BEGIN

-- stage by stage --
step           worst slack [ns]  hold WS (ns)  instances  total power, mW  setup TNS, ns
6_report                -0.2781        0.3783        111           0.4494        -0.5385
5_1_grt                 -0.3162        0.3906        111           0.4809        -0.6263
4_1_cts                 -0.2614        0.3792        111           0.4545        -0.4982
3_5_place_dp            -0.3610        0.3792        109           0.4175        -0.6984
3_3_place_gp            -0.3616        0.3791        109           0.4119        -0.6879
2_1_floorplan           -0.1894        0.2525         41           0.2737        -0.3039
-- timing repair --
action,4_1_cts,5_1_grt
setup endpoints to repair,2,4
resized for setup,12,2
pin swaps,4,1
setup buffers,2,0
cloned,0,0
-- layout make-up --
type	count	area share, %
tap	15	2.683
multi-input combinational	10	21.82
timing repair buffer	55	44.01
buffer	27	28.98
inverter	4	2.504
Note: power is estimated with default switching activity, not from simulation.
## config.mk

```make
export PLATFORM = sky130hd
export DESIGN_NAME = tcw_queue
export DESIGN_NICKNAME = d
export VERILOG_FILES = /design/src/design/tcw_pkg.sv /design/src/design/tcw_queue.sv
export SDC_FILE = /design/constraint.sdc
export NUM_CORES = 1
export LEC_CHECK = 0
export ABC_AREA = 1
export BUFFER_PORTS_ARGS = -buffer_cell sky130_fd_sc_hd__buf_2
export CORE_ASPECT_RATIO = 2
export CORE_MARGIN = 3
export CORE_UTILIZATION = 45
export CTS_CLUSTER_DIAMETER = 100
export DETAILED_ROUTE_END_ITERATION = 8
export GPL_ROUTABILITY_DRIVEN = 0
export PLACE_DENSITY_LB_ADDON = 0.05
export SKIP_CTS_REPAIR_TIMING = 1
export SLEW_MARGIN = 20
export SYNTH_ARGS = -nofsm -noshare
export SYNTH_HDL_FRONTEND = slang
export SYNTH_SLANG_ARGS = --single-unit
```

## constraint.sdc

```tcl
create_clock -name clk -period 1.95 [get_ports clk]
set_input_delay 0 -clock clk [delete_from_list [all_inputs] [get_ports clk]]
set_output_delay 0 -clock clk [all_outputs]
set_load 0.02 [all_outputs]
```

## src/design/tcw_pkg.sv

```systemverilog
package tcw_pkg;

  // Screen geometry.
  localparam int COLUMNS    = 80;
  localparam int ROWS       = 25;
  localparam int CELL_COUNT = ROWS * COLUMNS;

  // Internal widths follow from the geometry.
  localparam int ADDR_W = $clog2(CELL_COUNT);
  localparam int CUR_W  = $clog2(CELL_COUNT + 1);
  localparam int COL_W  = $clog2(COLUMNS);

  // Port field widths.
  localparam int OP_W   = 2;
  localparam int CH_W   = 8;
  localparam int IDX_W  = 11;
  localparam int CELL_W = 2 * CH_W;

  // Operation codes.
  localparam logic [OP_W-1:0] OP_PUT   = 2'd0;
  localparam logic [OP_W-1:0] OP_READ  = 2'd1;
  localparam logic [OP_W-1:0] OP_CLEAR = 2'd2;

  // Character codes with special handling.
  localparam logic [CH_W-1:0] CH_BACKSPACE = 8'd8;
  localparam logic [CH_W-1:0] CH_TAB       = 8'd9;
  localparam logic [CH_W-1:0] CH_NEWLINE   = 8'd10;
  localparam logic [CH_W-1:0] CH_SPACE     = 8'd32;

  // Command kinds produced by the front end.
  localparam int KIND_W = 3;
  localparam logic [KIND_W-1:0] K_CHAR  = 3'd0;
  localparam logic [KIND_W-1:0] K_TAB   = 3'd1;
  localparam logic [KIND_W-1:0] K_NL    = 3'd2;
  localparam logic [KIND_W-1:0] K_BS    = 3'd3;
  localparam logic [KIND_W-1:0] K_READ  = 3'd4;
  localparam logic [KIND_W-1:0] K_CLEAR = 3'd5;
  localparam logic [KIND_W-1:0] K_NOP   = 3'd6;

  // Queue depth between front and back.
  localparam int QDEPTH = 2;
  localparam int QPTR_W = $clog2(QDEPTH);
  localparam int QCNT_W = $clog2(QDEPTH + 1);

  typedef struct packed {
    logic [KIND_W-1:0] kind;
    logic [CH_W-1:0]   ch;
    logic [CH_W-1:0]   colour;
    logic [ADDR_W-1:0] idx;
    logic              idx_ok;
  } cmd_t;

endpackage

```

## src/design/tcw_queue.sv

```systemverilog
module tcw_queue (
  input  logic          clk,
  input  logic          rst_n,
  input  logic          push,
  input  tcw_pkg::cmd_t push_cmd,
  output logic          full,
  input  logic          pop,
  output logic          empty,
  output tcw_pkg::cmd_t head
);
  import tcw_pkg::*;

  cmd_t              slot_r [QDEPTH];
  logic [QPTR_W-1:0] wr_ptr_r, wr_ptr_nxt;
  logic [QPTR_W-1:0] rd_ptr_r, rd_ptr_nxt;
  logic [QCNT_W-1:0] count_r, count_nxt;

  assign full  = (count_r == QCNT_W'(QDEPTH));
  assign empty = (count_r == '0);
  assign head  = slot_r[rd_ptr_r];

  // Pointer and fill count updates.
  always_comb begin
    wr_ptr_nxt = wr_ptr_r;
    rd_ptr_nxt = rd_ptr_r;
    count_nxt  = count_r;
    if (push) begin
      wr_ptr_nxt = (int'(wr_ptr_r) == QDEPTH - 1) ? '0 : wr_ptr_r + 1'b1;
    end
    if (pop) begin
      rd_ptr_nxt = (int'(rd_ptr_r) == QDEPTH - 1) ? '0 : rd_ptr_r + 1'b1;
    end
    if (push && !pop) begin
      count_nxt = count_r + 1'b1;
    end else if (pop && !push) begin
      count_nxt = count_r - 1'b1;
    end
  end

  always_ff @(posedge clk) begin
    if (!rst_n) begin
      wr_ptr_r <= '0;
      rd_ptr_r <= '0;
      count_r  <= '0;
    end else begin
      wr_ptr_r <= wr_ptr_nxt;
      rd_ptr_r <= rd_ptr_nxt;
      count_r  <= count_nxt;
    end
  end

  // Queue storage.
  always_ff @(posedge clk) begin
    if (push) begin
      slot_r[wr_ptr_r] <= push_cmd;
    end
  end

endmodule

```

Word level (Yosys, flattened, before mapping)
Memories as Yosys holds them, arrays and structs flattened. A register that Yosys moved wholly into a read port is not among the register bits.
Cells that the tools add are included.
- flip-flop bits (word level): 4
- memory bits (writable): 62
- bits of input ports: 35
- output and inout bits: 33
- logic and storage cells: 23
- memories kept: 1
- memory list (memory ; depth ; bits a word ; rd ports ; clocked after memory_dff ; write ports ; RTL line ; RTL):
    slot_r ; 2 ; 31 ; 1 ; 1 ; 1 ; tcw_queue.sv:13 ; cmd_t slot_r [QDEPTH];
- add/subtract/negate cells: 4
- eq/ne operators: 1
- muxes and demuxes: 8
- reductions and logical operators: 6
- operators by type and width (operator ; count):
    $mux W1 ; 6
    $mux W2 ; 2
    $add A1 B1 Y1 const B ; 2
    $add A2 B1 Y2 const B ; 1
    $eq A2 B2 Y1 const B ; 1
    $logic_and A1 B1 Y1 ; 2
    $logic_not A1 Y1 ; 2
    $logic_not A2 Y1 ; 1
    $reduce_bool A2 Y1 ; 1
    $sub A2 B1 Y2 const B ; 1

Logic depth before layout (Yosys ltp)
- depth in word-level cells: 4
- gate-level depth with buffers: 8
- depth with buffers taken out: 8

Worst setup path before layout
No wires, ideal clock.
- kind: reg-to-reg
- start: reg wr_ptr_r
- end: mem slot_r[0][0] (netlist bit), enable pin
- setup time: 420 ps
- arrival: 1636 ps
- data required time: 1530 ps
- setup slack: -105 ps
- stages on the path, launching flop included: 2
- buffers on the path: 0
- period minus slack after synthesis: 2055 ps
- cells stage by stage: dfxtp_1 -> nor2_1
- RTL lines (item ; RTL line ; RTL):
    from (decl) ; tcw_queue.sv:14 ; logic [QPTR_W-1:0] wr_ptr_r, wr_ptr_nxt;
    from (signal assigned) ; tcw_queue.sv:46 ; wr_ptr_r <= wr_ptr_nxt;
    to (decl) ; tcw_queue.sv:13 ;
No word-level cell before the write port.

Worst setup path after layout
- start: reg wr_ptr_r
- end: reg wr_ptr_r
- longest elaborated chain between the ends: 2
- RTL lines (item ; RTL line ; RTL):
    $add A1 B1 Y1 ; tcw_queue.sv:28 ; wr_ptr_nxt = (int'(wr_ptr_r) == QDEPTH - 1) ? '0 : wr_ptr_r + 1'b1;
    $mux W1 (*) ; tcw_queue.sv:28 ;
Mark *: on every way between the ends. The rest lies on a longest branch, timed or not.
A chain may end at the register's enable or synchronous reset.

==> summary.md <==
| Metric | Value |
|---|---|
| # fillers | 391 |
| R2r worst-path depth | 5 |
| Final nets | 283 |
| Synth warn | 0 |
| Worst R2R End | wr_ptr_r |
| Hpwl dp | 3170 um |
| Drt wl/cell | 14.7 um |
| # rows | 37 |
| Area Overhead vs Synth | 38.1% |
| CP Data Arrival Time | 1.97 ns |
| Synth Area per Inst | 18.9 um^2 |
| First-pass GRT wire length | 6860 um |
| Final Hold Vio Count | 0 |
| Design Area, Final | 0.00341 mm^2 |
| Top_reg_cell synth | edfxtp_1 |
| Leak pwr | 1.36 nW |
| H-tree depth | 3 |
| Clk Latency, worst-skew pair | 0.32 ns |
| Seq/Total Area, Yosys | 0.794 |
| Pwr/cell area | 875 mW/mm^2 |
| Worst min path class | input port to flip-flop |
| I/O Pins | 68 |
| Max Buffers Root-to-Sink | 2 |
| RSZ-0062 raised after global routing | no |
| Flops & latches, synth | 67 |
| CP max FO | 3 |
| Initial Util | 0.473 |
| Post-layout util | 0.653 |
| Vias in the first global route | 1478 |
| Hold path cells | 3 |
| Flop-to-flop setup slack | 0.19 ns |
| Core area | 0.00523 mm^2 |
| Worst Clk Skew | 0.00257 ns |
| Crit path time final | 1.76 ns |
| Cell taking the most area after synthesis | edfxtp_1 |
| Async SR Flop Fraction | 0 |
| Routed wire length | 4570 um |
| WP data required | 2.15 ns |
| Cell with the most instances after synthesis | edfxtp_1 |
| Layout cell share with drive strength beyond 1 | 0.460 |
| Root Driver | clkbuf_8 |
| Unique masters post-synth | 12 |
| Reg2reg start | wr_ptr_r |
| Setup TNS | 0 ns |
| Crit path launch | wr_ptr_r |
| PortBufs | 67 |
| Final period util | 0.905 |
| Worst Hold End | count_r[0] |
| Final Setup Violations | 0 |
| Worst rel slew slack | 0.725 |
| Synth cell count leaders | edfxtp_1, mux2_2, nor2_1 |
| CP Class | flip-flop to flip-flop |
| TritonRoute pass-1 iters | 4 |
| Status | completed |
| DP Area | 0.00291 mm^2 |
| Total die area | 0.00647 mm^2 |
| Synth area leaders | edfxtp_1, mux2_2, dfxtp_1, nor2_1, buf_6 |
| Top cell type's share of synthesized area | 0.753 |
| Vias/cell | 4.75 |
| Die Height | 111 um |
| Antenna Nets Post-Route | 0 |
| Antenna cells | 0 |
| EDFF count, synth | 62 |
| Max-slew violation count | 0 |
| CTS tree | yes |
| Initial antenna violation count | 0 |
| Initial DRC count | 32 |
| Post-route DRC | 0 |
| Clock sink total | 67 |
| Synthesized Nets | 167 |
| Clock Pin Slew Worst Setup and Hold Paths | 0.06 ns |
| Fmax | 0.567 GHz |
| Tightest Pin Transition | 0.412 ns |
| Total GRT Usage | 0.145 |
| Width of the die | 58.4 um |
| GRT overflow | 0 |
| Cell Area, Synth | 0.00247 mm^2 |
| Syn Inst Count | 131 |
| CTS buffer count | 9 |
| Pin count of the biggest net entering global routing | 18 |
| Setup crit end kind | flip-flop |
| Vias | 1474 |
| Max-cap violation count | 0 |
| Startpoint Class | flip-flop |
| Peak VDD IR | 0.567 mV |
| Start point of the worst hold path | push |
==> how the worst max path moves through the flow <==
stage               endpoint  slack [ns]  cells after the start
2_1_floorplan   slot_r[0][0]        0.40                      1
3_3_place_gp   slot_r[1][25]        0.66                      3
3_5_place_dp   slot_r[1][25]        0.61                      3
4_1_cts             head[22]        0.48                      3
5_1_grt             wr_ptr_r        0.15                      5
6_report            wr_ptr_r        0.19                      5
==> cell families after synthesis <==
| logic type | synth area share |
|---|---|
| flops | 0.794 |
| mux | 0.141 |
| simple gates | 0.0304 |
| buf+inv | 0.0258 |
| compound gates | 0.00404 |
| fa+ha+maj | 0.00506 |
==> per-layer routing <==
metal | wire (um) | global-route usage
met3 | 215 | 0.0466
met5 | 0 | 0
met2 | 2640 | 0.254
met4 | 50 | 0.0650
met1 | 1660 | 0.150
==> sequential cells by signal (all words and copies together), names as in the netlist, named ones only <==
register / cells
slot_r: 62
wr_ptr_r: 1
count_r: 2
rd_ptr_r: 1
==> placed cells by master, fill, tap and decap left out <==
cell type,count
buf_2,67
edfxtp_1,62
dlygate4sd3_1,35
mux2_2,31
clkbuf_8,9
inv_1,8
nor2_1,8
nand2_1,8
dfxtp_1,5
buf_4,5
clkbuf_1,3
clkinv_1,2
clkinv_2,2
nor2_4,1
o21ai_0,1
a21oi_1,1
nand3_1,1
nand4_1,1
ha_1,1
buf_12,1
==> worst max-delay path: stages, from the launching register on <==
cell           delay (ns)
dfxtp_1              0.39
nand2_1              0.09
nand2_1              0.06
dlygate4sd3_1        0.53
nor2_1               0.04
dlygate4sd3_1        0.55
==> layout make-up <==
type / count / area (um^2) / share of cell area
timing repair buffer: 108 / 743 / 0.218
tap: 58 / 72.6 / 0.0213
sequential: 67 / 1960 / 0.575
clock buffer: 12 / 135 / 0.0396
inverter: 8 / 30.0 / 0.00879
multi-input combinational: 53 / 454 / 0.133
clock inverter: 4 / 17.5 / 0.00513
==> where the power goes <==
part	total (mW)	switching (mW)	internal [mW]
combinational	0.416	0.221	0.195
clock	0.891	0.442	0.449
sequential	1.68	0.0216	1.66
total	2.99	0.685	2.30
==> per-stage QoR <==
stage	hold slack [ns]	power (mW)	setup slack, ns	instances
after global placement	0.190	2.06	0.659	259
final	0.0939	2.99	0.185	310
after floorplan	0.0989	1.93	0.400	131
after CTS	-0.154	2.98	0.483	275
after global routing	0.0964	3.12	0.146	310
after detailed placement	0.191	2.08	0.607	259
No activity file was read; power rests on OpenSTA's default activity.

END
BEGIN

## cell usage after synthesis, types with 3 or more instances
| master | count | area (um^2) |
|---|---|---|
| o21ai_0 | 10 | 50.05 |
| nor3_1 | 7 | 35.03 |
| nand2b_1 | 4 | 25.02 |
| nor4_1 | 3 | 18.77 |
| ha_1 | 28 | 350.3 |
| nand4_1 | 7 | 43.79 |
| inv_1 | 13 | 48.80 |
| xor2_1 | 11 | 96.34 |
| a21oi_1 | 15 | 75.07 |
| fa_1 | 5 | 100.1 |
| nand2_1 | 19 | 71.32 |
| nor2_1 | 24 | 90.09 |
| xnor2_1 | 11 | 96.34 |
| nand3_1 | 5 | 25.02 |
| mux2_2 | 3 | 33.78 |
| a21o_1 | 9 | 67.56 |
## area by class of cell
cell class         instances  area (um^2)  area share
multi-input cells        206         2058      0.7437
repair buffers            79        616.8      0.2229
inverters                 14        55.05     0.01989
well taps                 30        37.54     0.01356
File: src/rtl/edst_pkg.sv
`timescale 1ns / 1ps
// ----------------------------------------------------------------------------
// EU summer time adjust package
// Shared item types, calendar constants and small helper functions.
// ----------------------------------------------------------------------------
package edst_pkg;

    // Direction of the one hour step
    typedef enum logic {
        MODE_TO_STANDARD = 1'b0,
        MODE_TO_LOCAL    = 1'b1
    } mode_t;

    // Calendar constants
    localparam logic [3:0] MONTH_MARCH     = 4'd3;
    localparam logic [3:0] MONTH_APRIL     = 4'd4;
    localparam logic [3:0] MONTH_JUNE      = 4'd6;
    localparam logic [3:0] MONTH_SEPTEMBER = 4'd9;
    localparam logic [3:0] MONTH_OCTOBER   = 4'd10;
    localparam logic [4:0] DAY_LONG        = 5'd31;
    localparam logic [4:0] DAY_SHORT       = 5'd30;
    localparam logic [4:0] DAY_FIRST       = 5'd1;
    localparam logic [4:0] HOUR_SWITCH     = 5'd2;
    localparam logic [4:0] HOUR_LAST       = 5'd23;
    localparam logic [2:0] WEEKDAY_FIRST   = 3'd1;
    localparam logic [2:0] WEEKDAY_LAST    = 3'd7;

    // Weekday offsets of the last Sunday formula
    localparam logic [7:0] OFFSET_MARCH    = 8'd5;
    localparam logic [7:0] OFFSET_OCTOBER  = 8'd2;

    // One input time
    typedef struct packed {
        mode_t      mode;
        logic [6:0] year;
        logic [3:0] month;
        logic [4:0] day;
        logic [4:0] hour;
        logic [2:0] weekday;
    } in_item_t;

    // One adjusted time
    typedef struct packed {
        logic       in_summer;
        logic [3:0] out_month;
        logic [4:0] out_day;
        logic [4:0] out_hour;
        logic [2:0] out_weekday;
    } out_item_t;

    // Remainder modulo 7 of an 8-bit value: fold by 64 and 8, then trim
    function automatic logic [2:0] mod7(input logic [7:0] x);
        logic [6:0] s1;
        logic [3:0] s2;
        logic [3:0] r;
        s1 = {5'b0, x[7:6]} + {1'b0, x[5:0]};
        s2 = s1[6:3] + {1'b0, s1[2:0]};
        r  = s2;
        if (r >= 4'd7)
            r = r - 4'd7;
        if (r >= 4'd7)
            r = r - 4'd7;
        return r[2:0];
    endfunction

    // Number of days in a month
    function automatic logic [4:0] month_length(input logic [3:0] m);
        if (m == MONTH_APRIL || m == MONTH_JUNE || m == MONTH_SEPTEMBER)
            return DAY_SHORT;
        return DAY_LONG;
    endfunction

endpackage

END

_Your assignment_
One stretch of the lines above is wanted, from the line that contains "## cell usage" through the line that contains "15 | 75.07 |". Output it exactly.

_Response area_
## cell usage after synthesis, types with 3 or more instances
| master | count | area (um^2) |
|---|---|---|
| o21ai_0 | 10 | 50.05 |
| nor3_1 | 7 | 35.03 |
| nand2b_1 | 4 | 25.02 |
| nor4_1 | 3 | 18.77 |
| ha_1 | 28 | 350.3 |
| nand4_1 | 7 | 43.79 |
| inv_1 | 13 | 48.80 |
| xor2_1 | 11 | 96.34 |
| a21oi_1 | 15 | 75.07 |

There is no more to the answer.